Polymorphic nanobody crystals as long‐acting intravitreal therapy for wet age‐related macular degeneration
Shuqian Zhu, Shilong Fan, Tianxin Tang, Jinliang Huang, Heng Zhou, Chengnan Huang, Youxin Chen, Feng Qian
Abstract
Abstract Wet age‐related macular degeneration (wet AMD) is the most common cause of blindness, and chronic intravitreal injection of anti‐vascular endothelial growth factor (VEGF) proteins has been the dominant therapeutic approach. Less intravitreal injection and a prolonged inter‐injection interval are the main drivers behind new wet AMD drug innovations. By rationally engineering the surface residues of a model anti‐VEGF nanobody, we obtained a series of anti‐VEGF nanobodies with identical protein structures and VEGF binding affinities, while drastically different crystallization propensities and crystal lattice structures.
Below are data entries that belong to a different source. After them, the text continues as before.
What follows belongs to an exercise in optimizing a design on an open flow for small area, a short achievable clock period and few clock cycles per item; a production flow would make more cautious choices.
Where RTL was checked, it was by simulation tests only, not by an equivalence proof against the original.
The RTL of run 6 was laid out without a check of its function.
Power is estimated from default activity; no workload was simulated.

File: flow/run.sh
#!/bin/bash
# synth_recipe.tcl (not shown) runs the flow's synth.tcl, then flattens the netlist and writes it again
# the make line also repeats each setting of config.mk as NAME=value (left out here)
make -C /OpenROAD-flow-scripts/flow DESIGN_CONFIG=/design/flow/config.mk WORK_HOME=/design/flow/orfs CLKGATE_MAP_FILE= SYNTH_SCRIPT=/design/flow/synth_recipe.tcl finish
File: flow/config.mk
export PLATFORM = sky130hd
export DESIGN_NAME = ethernet_ipv4_header_classifier
export DESIGN_NICKNAME = ethernet_ipv4_header_classifier
export VERILOG_FILES = /design/flow/design.v
export SDC_FILE = /design/flow/constraint.sdc
export NUM_CORES = 4
export LEC_CHECK = 0
export CAP_MARGIN = 20
export CORE_MARGIN = 2
export CORE_UTILIZATION = 40
export SETUP_SLACK_MARGIN = 3.0
export SLEW_MARGIN = 20
File: flow/constraint.sdc
create_clock -name core_clock -period 5.5 [get_ports {clk}]
set_input_delay 1.1000 -clock core_clock [delete_from_list [all_inputs] [get_ports {clk}]]
set_output_delay 1.1000 -clock core_clock [all_outputs]
set_load 0.01 [all_outputs]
Among these nanobody crystals, the P 2 1 2 1 2 1 lattice appeared to be denser and released protein slower than the P 1 lattice, while nanobody crystals embedding zinc coordination further slowed the protein release rate. The polymorphic protein crystals could be a potentially breakthrough strategy for chronic intravitreal administration of anti‐VEGF proteins.